DATA SECTION START

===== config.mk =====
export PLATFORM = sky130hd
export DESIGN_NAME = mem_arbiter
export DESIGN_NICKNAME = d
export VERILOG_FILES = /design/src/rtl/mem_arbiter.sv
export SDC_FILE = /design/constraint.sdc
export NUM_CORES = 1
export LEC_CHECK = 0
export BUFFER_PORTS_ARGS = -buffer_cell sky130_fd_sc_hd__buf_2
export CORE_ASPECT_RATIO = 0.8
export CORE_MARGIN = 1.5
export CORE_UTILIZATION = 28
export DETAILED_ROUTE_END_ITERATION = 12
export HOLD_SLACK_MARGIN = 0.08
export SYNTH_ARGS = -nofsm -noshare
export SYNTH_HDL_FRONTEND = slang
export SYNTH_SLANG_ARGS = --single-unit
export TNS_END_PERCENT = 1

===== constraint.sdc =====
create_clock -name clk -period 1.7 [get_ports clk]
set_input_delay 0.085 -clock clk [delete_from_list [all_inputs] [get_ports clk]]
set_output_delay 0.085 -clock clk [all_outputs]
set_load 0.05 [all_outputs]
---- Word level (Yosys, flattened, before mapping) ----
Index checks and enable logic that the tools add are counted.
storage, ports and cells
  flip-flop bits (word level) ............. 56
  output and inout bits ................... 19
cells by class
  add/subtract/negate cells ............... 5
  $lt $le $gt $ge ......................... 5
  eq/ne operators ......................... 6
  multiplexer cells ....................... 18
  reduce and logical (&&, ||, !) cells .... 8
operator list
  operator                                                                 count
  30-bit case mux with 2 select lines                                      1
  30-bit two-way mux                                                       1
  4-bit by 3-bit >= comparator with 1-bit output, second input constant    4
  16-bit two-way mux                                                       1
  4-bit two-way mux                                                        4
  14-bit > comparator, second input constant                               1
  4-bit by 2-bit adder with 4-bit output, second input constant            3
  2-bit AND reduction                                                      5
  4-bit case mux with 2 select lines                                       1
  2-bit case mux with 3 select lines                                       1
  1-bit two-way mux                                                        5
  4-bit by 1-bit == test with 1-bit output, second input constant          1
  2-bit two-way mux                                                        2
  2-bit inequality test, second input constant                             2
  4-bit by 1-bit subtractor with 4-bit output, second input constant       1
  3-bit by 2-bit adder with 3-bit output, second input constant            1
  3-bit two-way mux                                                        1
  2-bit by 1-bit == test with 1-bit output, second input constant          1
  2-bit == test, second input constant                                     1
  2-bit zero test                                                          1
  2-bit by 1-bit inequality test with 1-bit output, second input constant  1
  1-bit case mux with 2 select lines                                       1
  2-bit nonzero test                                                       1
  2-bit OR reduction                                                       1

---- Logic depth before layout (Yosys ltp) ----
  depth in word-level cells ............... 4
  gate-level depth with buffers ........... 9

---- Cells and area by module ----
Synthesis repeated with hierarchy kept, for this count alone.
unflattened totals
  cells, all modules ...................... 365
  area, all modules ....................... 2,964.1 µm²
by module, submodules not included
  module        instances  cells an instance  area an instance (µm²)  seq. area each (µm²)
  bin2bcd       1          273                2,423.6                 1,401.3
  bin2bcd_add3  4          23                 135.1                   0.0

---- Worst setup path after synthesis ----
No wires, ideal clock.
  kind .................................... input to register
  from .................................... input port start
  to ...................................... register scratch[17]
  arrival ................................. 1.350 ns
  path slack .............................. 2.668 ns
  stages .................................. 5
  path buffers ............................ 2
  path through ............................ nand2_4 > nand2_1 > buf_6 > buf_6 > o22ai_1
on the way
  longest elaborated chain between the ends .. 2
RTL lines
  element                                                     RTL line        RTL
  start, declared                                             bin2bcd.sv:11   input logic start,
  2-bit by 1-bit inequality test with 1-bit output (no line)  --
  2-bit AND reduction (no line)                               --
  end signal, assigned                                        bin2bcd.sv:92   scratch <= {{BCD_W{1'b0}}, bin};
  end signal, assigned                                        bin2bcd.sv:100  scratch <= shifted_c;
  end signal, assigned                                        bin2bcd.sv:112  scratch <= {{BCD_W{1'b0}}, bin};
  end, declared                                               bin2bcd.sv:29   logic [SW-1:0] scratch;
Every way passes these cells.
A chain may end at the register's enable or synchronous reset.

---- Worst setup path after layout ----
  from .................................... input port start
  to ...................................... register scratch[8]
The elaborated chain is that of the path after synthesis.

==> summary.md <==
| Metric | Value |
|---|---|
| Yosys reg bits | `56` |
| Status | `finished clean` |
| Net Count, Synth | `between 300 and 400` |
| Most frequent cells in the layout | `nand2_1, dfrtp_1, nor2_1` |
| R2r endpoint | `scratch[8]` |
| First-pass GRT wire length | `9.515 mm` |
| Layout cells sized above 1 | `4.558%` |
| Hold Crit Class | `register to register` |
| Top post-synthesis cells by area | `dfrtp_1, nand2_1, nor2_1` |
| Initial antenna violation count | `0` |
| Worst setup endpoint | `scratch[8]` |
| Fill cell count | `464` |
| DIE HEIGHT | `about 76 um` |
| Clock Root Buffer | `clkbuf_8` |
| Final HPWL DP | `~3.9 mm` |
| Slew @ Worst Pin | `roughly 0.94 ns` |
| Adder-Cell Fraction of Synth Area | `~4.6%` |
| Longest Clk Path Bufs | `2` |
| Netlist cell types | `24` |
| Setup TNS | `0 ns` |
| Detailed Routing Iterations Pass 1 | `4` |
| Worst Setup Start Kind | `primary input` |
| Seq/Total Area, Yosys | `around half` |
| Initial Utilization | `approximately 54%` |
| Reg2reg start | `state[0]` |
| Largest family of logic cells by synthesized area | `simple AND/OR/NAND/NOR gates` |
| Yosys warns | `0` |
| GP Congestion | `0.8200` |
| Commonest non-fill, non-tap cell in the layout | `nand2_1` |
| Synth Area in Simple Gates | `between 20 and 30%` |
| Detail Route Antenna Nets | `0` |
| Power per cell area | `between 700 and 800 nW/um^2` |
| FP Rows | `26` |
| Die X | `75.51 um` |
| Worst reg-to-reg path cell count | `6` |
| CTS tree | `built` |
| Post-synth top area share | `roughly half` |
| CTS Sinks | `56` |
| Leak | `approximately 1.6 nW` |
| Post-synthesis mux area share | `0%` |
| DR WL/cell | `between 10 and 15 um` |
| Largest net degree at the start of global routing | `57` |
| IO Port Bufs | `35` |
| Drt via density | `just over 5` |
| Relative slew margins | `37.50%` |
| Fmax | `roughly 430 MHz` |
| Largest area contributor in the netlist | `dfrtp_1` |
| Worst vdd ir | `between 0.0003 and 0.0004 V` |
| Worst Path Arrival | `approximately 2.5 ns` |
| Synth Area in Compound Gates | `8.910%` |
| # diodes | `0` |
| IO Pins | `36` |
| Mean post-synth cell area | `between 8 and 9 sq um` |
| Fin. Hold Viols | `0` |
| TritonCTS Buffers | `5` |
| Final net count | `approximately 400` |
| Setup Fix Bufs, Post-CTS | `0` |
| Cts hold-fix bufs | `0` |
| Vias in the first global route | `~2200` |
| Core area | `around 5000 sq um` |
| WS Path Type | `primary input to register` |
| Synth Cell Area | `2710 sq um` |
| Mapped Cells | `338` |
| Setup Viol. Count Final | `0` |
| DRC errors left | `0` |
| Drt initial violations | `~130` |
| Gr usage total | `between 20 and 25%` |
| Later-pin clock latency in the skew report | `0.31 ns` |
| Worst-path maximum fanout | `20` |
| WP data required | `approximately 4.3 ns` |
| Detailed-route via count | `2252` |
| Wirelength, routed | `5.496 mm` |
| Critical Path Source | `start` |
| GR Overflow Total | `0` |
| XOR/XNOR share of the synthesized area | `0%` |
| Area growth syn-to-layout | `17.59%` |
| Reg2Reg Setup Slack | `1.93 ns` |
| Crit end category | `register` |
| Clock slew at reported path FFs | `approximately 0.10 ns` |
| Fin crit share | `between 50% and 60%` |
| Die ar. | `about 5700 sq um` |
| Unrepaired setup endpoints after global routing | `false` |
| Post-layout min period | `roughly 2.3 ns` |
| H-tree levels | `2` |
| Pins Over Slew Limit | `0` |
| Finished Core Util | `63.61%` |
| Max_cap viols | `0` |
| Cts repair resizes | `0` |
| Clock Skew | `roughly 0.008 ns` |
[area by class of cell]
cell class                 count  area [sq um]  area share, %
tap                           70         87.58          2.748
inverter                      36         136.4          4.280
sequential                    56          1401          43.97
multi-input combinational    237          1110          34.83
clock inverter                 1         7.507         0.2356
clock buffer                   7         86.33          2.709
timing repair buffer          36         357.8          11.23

DATA SECTION END

Would you print exactly, and only, the lines of the data above from the line with "Final net count" through the line with "GR Overflow Total", inclusive?

→ ANSWER TO THE PROBLEM:
| Final net count | `approximately 400` |
| Setup Fix Bufs, Post-CTS | `0` |
| Cts hold-fix bufs | `0` |
| Vias in the first global route | `~2200` |
| Core area | `around 5000 sq um` |
| WS Path Type | `primary input to register` |
| Synth Cell Area | `2710 sq um` |
| Mapped Cells | `338` |
| Setup Viol. Count Final | `0` |
| DRC errors left | `0` |
| Drt initial violations | `~130` |
| Gr usage total | `between 20 and 25%` |
| Later-pin clock latency in the skew report | `0.31 ns` |
| Worst-path maximum fanout | `20` |
| WP data required | `approximately 4.3 ns` |
| Detailed-route via count | `2252` |
| Wirelength, routed | `5.496 mm` |
| Critical Path Source | `start` |
| GR Overflow Total | `0` |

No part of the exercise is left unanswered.